- Task objective
Each line of the entries that mentions the string "htrans" needs to be reported.

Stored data

____________

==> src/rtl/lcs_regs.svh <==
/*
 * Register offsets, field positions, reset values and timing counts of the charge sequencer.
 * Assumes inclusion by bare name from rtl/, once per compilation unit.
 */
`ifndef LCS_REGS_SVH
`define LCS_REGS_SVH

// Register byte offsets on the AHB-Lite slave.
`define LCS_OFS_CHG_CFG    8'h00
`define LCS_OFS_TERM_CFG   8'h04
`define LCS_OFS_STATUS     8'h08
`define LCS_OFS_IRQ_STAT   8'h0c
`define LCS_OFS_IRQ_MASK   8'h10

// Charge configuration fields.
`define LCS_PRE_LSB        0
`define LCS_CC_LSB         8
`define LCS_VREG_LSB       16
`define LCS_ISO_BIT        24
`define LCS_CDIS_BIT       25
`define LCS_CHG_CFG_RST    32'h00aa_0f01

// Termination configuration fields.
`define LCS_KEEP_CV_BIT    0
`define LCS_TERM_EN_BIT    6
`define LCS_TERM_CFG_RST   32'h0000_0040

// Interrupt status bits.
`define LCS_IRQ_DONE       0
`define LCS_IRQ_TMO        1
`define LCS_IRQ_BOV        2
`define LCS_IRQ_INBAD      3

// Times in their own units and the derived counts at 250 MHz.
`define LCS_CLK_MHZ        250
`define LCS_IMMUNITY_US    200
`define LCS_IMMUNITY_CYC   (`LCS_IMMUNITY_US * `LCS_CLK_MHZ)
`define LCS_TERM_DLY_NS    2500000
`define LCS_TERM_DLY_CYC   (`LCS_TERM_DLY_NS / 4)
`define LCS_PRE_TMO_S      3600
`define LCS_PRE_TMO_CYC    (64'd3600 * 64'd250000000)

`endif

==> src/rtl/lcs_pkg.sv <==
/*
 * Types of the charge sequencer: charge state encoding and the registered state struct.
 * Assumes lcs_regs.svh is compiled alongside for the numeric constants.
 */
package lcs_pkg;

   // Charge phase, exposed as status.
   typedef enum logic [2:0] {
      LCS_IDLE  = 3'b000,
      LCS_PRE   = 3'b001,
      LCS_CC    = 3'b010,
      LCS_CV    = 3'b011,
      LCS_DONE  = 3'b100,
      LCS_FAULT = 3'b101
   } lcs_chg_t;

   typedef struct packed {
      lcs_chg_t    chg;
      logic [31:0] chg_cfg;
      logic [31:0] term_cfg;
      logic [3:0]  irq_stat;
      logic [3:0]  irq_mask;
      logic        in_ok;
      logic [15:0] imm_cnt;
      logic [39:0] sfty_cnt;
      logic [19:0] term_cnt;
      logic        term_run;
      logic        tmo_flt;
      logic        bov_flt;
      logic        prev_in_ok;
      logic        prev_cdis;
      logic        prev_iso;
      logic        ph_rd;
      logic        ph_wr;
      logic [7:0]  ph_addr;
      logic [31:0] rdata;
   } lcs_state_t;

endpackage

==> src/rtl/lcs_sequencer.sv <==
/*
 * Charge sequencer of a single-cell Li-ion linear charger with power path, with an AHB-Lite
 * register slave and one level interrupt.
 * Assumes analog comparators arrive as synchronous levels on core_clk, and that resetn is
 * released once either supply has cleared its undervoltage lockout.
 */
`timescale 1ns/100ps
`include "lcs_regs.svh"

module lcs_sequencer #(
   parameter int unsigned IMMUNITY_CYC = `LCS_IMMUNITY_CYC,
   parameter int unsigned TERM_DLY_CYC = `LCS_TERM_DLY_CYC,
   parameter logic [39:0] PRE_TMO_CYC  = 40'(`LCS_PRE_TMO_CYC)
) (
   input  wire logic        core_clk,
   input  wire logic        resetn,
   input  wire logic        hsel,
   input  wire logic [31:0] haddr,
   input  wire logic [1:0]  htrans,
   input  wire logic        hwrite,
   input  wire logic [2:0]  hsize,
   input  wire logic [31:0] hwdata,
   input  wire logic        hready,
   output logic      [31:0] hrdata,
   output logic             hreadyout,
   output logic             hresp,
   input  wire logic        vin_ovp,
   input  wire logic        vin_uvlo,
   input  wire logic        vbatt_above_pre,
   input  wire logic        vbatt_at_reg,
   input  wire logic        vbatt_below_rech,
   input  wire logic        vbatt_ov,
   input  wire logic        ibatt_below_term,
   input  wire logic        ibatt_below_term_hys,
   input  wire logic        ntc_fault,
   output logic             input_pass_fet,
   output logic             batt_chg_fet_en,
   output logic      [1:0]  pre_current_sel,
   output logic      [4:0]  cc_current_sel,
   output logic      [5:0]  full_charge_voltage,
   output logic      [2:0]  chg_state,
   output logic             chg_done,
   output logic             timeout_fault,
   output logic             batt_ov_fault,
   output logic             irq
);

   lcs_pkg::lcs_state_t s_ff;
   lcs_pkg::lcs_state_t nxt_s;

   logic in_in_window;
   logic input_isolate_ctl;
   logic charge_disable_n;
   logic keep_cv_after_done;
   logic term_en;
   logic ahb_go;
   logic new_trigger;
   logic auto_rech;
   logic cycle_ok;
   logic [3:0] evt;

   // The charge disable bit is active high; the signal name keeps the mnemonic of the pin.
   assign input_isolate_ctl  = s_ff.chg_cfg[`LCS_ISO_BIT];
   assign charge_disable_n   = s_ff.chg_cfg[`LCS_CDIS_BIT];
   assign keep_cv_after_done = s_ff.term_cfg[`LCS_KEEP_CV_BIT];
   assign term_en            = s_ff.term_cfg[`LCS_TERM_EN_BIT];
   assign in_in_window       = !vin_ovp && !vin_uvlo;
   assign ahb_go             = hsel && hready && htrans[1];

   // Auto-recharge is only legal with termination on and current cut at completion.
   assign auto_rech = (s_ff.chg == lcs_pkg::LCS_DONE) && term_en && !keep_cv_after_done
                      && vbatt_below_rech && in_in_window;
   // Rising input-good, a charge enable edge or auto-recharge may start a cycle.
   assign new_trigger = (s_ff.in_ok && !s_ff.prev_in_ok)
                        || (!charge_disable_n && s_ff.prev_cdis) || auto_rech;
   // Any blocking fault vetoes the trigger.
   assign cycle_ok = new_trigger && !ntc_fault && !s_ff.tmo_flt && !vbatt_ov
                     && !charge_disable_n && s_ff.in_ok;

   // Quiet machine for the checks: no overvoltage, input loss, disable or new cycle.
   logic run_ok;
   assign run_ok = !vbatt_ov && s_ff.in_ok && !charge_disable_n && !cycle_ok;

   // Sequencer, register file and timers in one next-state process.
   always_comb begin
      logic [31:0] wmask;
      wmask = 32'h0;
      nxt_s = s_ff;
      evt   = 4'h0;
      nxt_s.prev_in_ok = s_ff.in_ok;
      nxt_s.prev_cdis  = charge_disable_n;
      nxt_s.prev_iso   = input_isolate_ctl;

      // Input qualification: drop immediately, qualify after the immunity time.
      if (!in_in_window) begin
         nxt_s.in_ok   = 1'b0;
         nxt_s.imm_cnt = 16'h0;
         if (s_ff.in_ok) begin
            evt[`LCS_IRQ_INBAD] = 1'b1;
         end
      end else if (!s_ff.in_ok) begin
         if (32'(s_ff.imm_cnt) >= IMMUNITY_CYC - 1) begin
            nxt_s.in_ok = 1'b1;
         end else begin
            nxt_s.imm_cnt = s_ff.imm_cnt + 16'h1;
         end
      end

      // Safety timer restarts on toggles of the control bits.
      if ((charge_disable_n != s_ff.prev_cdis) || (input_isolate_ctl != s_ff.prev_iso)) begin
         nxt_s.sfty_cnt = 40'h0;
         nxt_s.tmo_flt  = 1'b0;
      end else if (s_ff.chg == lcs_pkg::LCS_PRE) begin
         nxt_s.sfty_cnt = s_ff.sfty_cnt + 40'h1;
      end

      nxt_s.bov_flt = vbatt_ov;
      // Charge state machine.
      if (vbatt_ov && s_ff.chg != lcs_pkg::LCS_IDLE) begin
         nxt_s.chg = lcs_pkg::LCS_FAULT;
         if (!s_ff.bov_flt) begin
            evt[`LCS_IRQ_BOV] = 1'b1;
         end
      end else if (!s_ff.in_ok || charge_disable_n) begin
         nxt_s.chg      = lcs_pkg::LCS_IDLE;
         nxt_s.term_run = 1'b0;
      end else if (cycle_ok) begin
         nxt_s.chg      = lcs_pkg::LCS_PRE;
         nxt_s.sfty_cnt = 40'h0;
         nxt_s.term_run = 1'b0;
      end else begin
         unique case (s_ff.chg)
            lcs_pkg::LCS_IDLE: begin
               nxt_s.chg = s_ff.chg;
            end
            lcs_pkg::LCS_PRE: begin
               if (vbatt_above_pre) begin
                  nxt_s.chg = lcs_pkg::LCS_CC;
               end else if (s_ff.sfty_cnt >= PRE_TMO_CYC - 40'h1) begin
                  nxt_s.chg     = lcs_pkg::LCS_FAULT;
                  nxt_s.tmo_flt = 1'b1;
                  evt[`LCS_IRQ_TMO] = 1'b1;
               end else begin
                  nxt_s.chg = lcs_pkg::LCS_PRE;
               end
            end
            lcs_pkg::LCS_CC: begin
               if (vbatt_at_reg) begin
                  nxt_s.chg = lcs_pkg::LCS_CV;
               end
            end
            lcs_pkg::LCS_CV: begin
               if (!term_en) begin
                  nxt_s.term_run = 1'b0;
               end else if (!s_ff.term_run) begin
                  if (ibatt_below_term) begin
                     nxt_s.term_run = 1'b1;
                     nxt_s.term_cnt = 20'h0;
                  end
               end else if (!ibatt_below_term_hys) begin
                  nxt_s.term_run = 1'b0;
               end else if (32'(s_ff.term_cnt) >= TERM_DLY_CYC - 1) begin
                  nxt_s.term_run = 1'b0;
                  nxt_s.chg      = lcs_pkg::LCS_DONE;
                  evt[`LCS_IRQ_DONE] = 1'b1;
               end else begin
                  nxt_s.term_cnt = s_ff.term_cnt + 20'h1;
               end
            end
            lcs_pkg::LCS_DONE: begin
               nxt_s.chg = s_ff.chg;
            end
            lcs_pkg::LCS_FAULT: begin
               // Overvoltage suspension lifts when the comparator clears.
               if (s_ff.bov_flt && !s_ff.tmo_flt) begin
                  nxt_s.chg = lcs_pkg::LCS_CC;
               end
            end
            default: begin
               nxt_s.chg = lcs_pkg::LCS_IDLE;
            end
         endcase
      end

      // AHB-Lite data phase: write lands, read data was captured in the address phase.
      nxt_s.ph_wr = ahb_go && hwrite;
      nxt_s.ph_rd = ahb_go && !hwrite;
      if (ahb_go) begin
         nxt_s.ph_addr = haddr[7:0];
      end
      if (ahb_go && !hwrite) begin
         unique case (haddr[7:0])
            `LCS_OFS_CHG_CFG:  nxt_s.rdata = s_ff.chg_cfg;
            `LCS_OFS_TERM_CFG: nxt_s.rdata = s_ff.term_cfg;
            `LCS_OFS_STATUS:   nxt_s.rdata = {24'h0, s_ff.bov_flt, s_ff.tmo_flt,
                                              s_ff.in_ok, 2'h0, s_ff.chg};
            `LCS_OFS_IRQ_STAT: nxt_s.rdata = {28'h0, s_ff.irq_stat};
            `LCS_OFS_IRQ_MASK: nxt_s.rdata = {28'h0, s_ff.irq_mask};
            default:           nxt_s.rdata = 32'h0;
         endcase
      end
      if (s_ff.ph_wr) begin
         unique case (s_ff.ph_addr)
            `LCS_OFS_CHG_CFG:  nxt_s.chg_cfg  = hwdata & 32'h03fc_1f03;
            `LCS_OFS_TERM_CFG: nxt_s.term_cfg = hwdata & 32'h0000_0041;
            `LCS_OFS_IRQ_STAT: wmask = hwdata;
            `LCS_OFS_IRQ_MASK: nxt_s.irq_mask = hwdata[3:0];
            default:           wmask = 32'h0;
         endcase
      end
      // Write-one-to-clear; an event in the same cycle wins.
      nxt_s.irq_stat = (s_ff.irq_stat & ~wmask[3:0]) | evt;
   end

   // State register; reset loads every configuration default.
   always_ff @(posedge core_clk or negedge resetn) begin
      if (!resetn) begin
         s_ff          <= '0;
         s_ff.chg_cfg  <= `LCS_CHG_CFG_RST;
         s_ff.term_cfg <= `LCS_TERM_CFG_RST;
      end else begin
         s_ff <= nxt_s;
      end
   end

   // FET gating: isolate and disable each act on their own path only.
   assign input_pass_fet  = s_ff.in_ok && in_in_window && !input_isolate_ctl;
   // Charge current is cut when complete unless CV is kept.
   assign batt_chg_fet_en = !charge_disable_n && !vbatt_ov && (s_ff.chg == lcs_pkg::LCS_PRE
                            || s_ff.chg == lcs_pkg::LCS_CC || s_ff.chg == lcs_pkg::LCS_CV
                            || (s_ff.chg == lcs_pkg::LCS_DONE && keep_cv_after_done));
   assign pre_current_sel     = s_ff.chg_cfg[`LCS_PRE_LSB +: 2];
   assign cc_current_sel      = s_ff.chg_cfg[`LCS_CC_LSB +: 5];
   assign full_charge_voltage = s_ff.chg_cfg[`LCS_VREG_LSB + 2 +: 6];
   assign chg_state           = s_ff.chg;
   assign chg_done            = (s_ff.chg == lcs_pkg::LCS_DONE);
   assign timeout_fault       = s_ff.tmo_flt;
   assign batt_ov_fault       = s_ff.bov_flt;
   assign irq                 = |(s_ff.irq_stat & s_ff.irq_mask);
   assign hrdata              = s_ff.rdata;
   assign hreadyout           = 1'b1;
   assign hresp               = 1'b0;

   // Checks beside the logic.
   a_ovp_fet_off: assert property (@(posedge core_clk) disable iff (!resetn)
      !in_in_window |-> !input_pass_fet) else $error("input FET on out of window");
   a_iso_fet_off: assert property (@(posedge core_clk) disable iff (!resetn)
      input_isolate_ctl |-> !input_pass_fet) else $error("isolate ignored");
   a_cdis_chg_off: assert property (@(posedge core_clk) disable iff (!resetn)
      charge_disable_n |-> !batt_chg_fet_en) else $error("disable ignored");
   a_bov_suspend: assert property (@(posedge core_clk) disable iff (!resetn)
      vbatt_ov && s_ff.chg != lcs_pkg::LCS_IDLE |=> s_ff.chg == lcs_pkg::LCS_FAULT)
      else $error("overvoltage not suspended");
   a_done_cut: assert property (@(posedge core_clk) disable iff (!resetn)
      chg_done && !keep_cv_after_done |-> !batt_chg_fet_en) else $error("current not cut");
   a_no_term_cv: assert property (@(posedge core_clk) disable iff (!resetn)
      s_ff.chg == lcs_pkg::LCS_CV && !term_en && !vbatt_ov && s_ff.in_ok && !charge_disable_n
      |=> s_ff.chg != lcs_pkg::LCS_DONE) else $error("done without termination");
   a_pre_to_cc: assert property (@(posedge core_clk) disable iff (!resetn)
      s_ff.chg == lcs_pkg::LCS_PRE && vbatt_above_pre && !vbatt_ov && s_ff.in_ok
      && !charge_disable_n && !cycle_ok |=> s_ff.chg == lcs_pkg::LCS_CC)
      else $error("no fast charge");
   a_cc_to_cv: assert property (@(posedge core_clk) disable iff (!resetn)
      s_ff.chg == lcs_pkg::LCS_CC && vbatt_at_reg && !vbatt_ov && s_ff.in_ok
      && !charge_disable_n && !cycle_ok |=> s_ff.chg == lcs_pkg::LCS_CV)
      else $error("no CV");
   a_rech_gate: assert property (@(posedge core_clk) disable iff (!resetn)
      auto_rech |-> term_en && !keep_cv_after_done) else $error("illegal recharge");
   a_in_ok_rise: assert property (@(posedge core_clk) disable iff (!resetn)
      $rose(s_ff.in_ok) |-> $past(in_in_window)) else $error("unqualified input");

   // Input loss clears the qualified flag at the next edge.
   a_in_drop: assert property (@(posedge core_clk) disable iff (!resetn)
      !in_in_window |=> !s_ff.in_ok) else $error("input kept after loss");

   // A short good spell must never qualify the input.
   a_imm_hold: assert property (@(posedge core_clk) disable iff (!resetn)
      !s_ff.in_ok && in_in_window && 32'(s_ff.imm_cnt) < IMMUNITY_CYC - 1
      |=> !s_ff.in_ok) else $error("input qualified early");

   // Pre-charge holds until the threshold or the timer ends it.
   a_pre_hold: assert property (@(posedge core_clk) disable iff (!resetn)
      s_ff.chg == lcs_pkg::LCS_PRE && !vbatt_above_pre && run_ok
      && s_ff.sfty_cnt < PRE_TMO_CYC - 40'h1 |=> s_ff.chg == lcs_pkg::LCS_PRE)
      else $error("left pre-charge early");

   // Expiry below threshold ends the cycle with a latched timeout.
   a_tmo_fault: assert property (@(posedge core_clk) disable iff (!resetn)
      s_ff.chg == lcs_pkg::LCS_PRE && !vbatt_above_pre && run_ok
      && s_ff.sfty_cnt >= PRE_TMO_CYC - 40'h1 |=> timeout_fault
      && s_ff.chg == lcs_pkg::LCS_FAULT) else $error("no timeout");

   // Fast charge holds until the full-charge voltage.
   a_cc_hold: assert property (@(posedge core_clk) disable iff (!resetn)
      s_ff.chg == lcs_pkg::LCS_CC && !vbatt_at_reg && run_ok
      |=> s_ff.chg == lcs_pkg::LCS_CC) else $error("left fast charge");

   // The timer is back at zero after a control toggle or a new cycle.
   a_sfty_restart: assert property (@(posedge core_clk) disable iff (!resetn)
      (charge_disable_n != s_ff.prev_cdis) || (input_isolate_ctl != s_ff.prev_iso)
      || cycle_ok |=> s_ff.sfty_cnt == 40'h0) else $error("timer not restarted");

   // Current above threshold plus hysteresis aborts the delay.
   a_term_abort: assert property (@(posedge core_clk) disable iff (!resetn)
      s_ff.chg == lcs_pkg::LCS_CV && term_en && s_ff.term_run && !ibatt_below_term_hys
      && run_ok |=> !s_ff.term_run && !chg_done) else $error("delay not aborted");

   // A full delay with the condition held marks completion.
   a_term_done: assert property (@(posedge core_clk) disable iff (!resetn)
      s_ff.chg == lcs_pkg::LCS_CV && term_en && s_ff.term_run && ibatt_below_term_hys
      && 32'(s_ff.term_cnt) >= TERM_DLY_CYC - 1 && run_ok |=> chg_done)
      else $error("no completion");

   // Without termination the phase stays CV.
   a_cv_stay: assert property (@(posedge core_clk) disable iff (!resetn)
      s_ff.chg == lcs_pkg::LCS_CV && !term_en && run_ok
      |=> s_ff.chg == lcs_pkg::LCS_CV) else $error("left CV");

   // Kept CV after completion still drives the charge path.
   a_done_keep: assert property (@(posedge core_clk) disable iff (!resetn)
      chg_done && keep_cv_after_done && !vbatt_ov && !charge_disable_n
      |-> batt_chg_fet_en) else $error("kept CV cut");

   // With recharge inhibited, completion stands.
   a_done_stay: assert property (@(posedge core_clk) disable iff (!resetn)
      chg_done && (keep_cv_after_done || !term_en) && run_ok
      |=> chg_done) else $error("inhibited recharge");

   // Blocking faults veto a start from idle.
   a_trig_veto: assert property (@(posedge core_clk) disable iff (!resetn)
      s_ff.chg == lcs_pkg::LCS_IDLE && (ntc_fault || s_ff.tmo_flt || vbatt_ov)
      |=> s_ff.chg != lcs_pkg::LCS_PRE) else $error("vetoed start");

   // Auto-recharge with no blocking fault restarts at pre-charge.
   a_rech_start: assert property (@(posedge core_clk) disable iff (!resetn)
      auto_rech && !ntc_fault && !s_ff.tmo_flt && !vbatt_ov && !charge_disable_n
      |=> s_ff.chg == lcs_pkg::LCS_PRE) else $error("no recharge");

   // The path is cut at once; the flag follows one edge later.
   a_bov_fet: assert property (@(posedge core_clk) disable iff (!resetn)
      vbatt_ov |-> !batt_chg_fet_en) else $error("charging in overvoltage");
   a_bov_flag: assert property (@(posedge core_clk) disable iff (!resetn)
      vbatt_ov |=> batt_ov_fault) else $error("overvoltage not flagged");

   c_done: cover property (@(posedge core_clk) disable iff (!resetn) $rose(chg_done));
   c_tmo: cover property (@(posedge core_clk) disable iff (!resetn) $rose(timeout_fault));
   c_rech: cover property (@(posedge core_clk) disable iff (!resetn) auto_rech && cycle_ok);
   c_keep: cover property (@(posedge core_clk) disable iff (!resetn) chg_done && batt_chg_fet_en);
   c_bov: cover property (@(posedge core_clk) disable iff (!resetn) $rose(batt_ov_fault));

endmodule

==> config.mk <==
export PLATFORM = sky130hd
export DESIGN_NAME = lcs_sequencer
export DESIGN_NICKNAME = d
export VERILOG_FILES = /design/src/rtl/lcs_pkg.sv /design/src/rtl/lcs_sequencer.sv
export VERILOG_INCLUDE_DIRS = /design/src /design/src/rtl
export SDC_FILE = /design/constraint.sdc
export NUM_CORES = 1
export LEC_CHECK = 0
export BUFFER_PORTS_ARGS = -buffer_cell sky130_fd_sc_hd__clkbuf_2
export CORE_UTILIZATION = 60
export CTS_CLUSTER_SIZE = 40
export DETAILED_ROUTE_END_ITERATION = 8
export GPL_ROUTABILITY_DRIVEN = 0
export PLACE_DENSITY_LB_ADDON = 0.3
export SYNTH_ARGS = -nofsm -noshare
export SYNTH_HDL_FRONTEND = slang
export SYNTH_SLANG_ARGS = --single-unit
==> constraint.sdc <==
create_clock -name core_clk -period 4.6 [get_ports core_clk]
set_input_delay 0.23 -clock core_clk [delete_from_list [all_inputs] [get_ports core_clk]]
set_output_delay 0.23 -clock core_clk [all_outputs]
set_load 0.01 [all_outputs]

____________

- Problem solution
   input  wire logic [1:0]  htrans,
   assign ahb_go             = hsel && hready && htrans[1];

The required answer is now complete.